DOI: 10.1094/CC-83-0377 |  VIEW ARTICLE

Effects of Physicochemical Characteristics and Lipid Distribution in Algerian Durum Wheat Semolinas on the Technological Quality of Couscous.

Ghania Ounane (1,2), Bernard Cuq (3), Joel Abecassis (3), Abdenour Yesli (1), and Sidi Mohamed Ounane (4). (1) Département de Technologie des IAA, Institut National Agronomique, Hassan Badi, 16200 Alger, Algérie. (2) Corresponding author. E-mail: <ounaneg@yahoo.fr> (3) UMR Ingéniérie des Agropolymères et Technologies Emergentes (IATE), 2 place Viala, 34060 Montpellier, Cedex 1, France. (4) Département de Phytotechnie, Institut National Agronomique; Hassan Badi, 16200 Alger, Algérie. Cereal Chem. 83(4):377-384. Accepted February 16, 2006. Copyright 2006 AACC International, Inc.

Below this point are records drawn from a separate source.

This design comes from an exercise in tuning for a short achievable clock period and few clock cycles on the open sky130 flow, not from production work.
Only simulation tests tie the RTL to the original design; equivalence was not proved.
Power is estimated from default activity; no workload was simulated.

==> module prefix_add, before the edit <==
module prefix_add
#(
    parameter int W = 32
)
(
    input  logic [W-1:0] a,
    input  logic [W-1:0] b,
    input  logic         cin,
    output logic [W-1:0] sum,
    output logic         cout
);
    localparam int L = 5;   
    logic [W-1:0] p;
    logic [W-1:0] t;
    logic [W-1:0] gg [1:L];
    logic [W-1:0] pp [1:L];
    assign p = a ^ b;
    assign t = a | b;
    always_comb
    begin
        gg[1][0] = (a[0] & b[0]) | (t[0] & cin);
        pp[1][0] = p[0];
        for (int i = 1; i < W; i++)
        begin
            gg[1][i] = (a[i] & b[i]) | (((t[i] & a[i-1])) & b[i-1]) | ((t[i] & t[i-1]) & (i == 1 ? cin : 1'b0));
            pp[1][i] = p[i] & p[i-1];
        end
        for (int l = 2; l <= L; l++)
        begin
            for (int i = 0; i < W; i++)
            begin
                if (i >= (1 << (l - 1)))
                begin
                    gg[l][i] = gg[l-1][i] | (pp[l-1][i] & gg[l-1][i - (1 << (l - 1))]);
                    pp[l][i] = pp[l-1][i] & pp[l-1][i - (1 << (l - 1))];
                end
                else
                begin
                    gg[l][i] = gg[l-1][i];
                    pp[l][i] = pp[l-1][i];
                end
            end
        end
    end
    assign sum  = p ^ {gg[L][W-2:0], cin};
    assign cout = gg[L][W-1];
endmodule
What follows belongs to an exercise in optimizing a design on an open flow for small area; a production flow would make more cautious choices.
Only simulation tests tie the RTL to the original design; equivalence was not proved.
Power is estimated from default activity; no workload was simulated.

==> build 23 <==
## regfile_mp_sb
module regfile_mp_sb #(
    parameter int DATA_W   = 32,
    parameter int ADDR_W   = 5,
    parameter int NREAD    = 2,
    parameter int ZERO_REG = 1,
    parameter int BYPASS   = 1
) (
    input  logic                    Clk,
    input  logic                    Reset,
    input  logic                    we,
    input  logic [ADDR_W-1:0]       wa,
    input  logic [DATA_W-1:0]       wd,
    input  logic [DATA_W/8-1:0]     wbe,
    input  logic [NREAD*ADDR_W-1:0] ra,
    output logic [NREAD*DATA_W-1:0] rdata,
    output logic [NREAD-1:0]        rready,
    input  logic                    iss_valid,
    input  logic [ADDR_W-1:0]       iss_rd,
    output logic [ADDR_W:0]         busy_cnt
);
    localparam int DEPTH = 2**ADDR_W;
    localparam int NB    = DATA_W/8;
    logic [DATA_W-1:0] mem [DEPTH];
    logic [DEPTH-1:0]  busy, busy_nxt;
    logic [DATA_W-1:0] wmerge;
    logic              wr_ok, iss_ok, inc, dec;
    always_comb begin
        wr_ok    = we && !(ZERO_REG != 0 && wa == '0);
        iss_ok   = iss_valid && !(ZERO_REG != 0 && iss_rd == '0);
        wmerge   = mem[wa];
        for (int i = 0; i < NB; i++)
            wmerge[8*i +: 8] = wbe[i] ? wd[8*i +: 8] : mem[wa][8*i +: 8];
        busy_nxt = busy;
        if (wr_ok)
            busy_nxt[wa] = 1'b0;
        if (iss_ok)
            busy_nxt[iss_rd] = 1'b1;
        inc      = iss_ok && !busy[iss_rd];
        dec      = wr_ok && busy[wa] && !(iss_ok && iss_rd == wa);
    end
    always_ff @(posedge Clk) begin
        if (Reset) begin
            for (int r = 0; r < DEPTH; r++)
  ...
==> module regfile_mp_sb, before the edit <==
module regfile_mp_sb #(
    parameter int DATA_W   = 32,
    parameter int ADDR_W   = 5,
    parameter int NREAD    = 2,
    parameter int ZERO_REG = 1,
    parameter int BYPASS   = 1
) (
    input  logic                    Clk,
    input  logic                    Reset,
    input  logic                    we,
    input  logic [ADDR_W-1:0]       wa,
    input  logic [DATA_W-1:0]       wd,
    input  logic [DATA_W/8-1:0]     wbe,
    input  logic [NREAD*ADDR_W-1:0] ra,
    output logic [NREAD*DATA_W-1:0] rdata,
    output logic [NREAD-1:0]        rready,
    input  logic                    iss_valid,
    input  logic [ADDR_W-1:0]       iss_rd,
    output logic [ADDR_W:0]         busy_cnt
);
    localparam int DEPTH = 2**ADDR_W;
    localparam int NB    = DATA_W/8;
    logic [DATA_W-1:0] mem [DEPTH];
    logic [DEPTH-1:0]  busy, busy_nxt;
    logic [DATA_W-1:0] wmerge;
    logic              wr_ok, iss_ok, inc, dec;
    always_comb begin
        wr_ok    = we && !(ZERO_REG != 0 && wa == '0);
        iss_ok   = iss_valid && !(ZERO_REG != 0 && iss_rd == '0);
        wmerge   = mem[wa];
        for (int i = 0; i < NB; i++)
            wmerge[8*i +: 8] = wbe[i] ? wd[8*i +: 8] : mem[wa][8*i +: 8];
        busy_nxt = busy;
        if (wr_ok)
            busy_nxt[wa] = 1'b0;
        if (iss_ok)
            busy_nxt[iss_rd] = 1'b1;
        inc      = iss_ok && !busy[iss_rd];
        dec      = wr_ok && busy[wa] && !(iss_ok && iss_rd == wa);
    end
    always_ff @(posedge Clk) begin
        if (Reset) begin
            for (int r = 0; r < DEPTH; r++)
                mem[r] <= '0;
            busy     <= '0;
            busy_cnt <= '0;
        end else begin
            if (wr_ok)
                mem[wa] <= wmerge;
            busy     <= busy_nxt;
            busy_cnt <= busy_cnt + (ADDR_W+1)'(inc) - (ADDR_W+1)'(dec);
        end
    end
    for (genvar p = 0; p < NREAD; p++) begin : g_rd
        logic [ADDR_W-1:0] a;
        logic              hit;
        assign a   = ra[p*ADDR_W +: ADDR_W];
        assign hit = BYPASS != 0 && wr_ok && wa == a;
        assign rdata[p*DATA_W +: DATA_W] = (ZERO_REG != 0 && a == '0) ? '0 : hit ? wmerge : mem[a];
        assign rready[p] = !busy[a] || hit;
    end
endmodule
Settings: LEC_CHECK=0, CAP_MARGIN=20, CORE_MARGIN=2, CORE_UTILIZATION=35, SLEW_MARGIN=20; clock period 8.0 ns.
run.sh (not shown) runs the stock make flow with config.mk's settings and CLKGATE_MAP_FILE= SYNTH_SCRIPT=/design/flow/synth_recipe.tcl, a recipe that flattens the netlist after the stock synthesis.
==> build 75 (differences from build 23) <==
==> flow/design.v (replaced) <==
module rf_aoi3 (
    input  logic a0, b0, a1, b1, a2, b2,
    output logic y
);
    assign y = !((a0 && b0) || (a1 && b1) || (a2 && b2));
endmodule
module rf_ld (
    input  logic ld,
    input  logic hold,
    input  logic d,
    input  logic q,
    output logic y
);
    assign y = (ld && d) || (hold && q);
endmodule
module rf_nand4 (
    input  logic a, b, c, d,
    output logic y
);
    assign y = !(a && b && c && d);
endmodule
module rf_nand2 (
    input  logic a, b,
    output logic y
);
    assign y = !(a && b);
endmodule
module rf_and4 (
    input  logic a, b, c, d,
    output logic y
);
    assign y = a && b && c && d;
endmodule
module rf_oai21 (
    input  logic a0, a1, b,
    output logic y
);
    assign y = !((a0 || a1) && b);
endmodule
module rf_ldsel (
    input  logic a, an, b, bn,
    output logic ld, hold
);
    assign hold = !(a && b);
    assign ld   = !(an || bn);
endmodule
module rf_rdbit #(
    parameter int N = 31
) (
    input  logic [N-1:0] d,
    input  logic [N-1:0] s,
    input  logic         byp,
    input  logic         nbyp,
    input  logic         w,
    output logic         y
);
    localparam int G = N / 3;
    logic [G-1:0] g;
    for (genvar k = 0; k < G; k++) begin : g_aoi
        rf_aoi3 u_aoi (
            .a0(s[3*k]),   .b0(d[3*k]),
            .a1(s[3*k+1]), .b1(d[3*k+1]),
            .a2(s[3*k+2]), .b2(d[3*k+2]),
            .y(g[k])
        );
    end
    if (N == 31) begin : g_t31
        logic n, a, p0, p1, z, bw;
        rf_nand2 u_n  (.a(s[30]), .b(d[30]), .y(n));
        rf_and4  u_a  (.a(g[0]), .b(g[1]), .c(g[2]), .d(g[3]), .y(a));
        rf_nand4 u_p0 (.a(a), .b(g[4]), .c(g[5]), .d(g[6]), .y(p0));
        rf_nand4 u_p1 (.a(g[7]), .b(g[8]), .c(g[9]), .d(n), .y(p1));
        rf_oai21 u_z  (.a0(p0), .a1(p1), .b(nbyp), .y(z));
        rf_nand2 u_bw (.a(byp), .b(w), .y(bw));
        rf_nand2 u_y  (.a(z), .b(bw), .y(y));
    end else begin : g_tn
        logic rest;
        always_comb begin
            rest = 1'b1;
            for (int j = 3*G; j < N; j++)
                rest = rest && !(s[j] && d[j]);
        end
        assign y = byp ? w : !(&g && rest);
    end
endmodule
module regfile_mp_sb #(
    parameter int DATA_W   = 32,
    parameter int ADDR_W   = 5,
    parameter int NREAD    = 2,
    parameter int ZERO_REG = 1,
    parameter int BYPASS   = 1
) (
    input  logic                    Clk,
    input  logic                    Reset,
    input  logic                    we,
    input  logic [ADDR_W-1:0]       wa,
    input  logic [DATA_W-1:0]       wd,
    input  logic [DATA_W/8-1:0]     wbe,
    input  logic [NREAD*ADDR_W-1:0] ra,
    output logic [NREAD*DATA_W-1:0] rdata,
    output logic [NREAD-1:0]        rready,
    input  logic                    iss_valid,
    input  logic [ADDR_W-1:0]       iss_rd,
    output logic [ADDR_W:0]         busy_cnt
);
    localparam int DEPTH = 2**ADDR_W;
    localparam int NB    = DATA_W/8;
    localparam int R0    = (ZERO_REG != 0) ? 1 : 0;    
    localparam int NR    = DEPTH - R0;                 
    logic [DATA_W-1:0] rf [DEPTH];
    logic [DEPTH-1:0]  busy;
    logic [DEPTH-1:0]  wdec, idec;
    logic [DATA_W-1:0] dcol;
    logic [DEPTH-1:0]  wsel;           
    logic [NB-1:0]     bsel;           
    logic              wr_ok, iss_ok, inc, dec;
    assign wr_ok  = we && !(ZERO_REG != 0 && wa == '0);
    assign iss_ok = iss_valid && !(ZERO_REG != 0 && iss_rd == '0);
    assign dcol   = wd & {DATA_W{!Reset}};
    assign wsel   = wdec | {DEPTH{Reset}};
    assign bsel   = wbe | {NB{Reset}};
    always_comb begin
        for (int r = 0; r < DEPTH; r++) begin
            wdec[r] = (r >= R0) && we && wa == ADDR_W'(r);
            idec[r] = (r >= R0) && iss_valid && iss_rd == ADDR_W'(r);
        end
    end
    if (R0 == 1) begin : g_zero
        assign rf[0]   = '0;
        assign busy[0] = 1'b0;
    end
    for (genvar r = R0; r < DEPTH; r++) begin : g_row
        for (genvar i = 0; i < NB; i++) begin : g_byte
            logic       ld, hold;
            logic [7:0] q, nxt;
            rf_ldsel u_sel (.a(wsel[r]), .an(!wsel[r]), .b(bsel[i]), .bn(!bsel[i]),
                            .ld(ld), .hold(hold));
            for (genvar b = 0; b < 8; b++) begin : g_bit
                rf_ld u_ld (.ld(ld), .hold(hold), .d(dcol[8*i + b]), .q(q[b]), .y(nxt[b]));
            end
            always_ff @(posedge Clk)
                q <= nxt;
            assign rf[r][8*i +: 8] = q;
        end
        logic b;
        always_ff @(posedge Clk)
            if (Reset)
                b <= 1'b0;
            else
                b <= idec[r] || (b && !wdec[r]);
        assign busy[r] = b;
    end
    assign inc = |(idec & ~busy);
    assign dec = |(wdec & busy & ~idec);
    always_ff @(posedge Clk)
        if (Reset)
            busy_cnt <= '0;
        else
            busy_cnt <= busy_cnt + (ADDR_W+1)'(inc) - (ADDR_W+1)'(dec);
    for (genvar p = 0; p < NREAD; p++) begin : g_rd
        logic [ADDR_W-1:0] a;
        logic [NR-1:0]     sel;
        logic              hit;
        assign a   = ra[p*ADDR_W +: ADDR_W];
        assign hit = BYPASS != 0 && wr_ok && wa == a;
        always_comb
            for (int r = 0; r < NR; r++)
                sel[r] = a == ADDR_W'(r + R0);
        logic [NB-1:0] byp;
        assign byp = {NB{hit}} & wbe;
        for (genvar j = 0; j < DATA_W; j++) begin : g_bit
            logic [NR-1:0] col;
            for (genvar r = 0; r < NR; r++) begin : g_col
                assign col[r] = rf[r + R0][j];
            end
            rf_rdbit #(.N(NR)) u_bit (
                .d(col), .s(sel), .byp(byp[j/8]), .nbyp(!byp[j/8]), .w(wd[j]),
                .y(rdata[p*DATA_W + j])
            );
        end
        assign rready[p] = !(|(sel & busy[DEPTH-1:R0])) || hit;
    end
endmodule
- CORE_UTILIZATION: 35 -> 50
- CTS_BUF_LIST: not set -> sky130_fd_sc_hd__clkbuf_4 sky130_fd_sc_hd__clkbuf_8
- SYNTH_HIERARCHICAL: not set -> 1
==> qor summary <==
quantity	build 75	build 23
Clk cell area share	6.97%	5.46%
Sequential Area	20600 sq um	31500 sq um
Post-synthesis cell count	4005	5128
Initial standard-cell utilization of the core	50.3%	35.3%
Area enclosed by the die boundary	87700 sq um	191000 sq um
Unique masters post-synth	63	76
Post-route worst setup slack	0.867 ns	0.635 ns
Hold endpoint	g_row[24].g_byte[2].q[6]	busy[24]
Power Total	12700 uW	14900 uW
Vias per cell	7.72	7.08
Via count of the first global-routing pass	39900	50800
Outcome	timing/DRC/antenna clean	timing/DRC/antenna clean
Count of multi-input combinational gates	2854	3472

## port drivers added, routing unchanged
Ports are ideal in the flow. The routed layouts listed here were re-timed in OpenROAD. Step 1 assumes that a clkbuf_16 drives the clock port and a buf_2 every other input. Step 2 times the ports against the registers' clock, not the clock port: input delays grow and output delays shrink by t, the midpoint of the rising clock arrivals with the driver on. a / b / c = ideal ports / drivers / drivers and shift; a / b = the first two.
run	shift t [ns]	setup slack, ns	worst setup path after step 2	worst register clock-pin slew, ns	worst data-port slew with drivers (ns)
build 23	0.865	0.635 / 0.543 / 0.543	input to output	0.07 / 0.07	0.12
build 75	0.913	0.867 / 0.793 / 0.793	input to output	0.07 / 0.07	0.11
After both steps every run listed still meets setup and hold. For build 23, which loses most, drivers alone change the setup slack by -0.092 ns; drivers and shift together by -0.092 ns.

Semolinas milled from 18 Algerian durum wheat cultivars cropped over a two-year period (1999-2000) were used for making couscous. This study was designed to determine the impact of lipid components of durum wheat semolina on the quality of the couscous end product. Lipids were extracted from semolina by various techniques and classified as free or bound lipids, polar or apolar lipids, and glycolipids or phospholipids. An analysis of the overall results clearly revealed that the cooking quality of couscous made from different durum wheat semolinas was partially dependent on the semolina free lipid content and composition. We have shown that this is mainly a varietal characteristic (53.4%). The surface state of the couscous, i.e., caking index (r = –0.48) and cooking loss (r = –0.54), thus depends on the apolar lipid content. Polar lipids, and especially glycolipids, affect couscous texture in terms of firmness (r = 0.57 and r = 0.63, respectively). Polar bound lipids also contribute to couscous swelling (r = 0.53) and caking index (r = 0.70). Moreover, we obtained no correlation between cooked couscous quality and the semolina total lipid content (r < 0.3). We also showed that couscous characteristics were not significantly related to the semolina protein and dry gluten contents or gluten index (r < 0.3).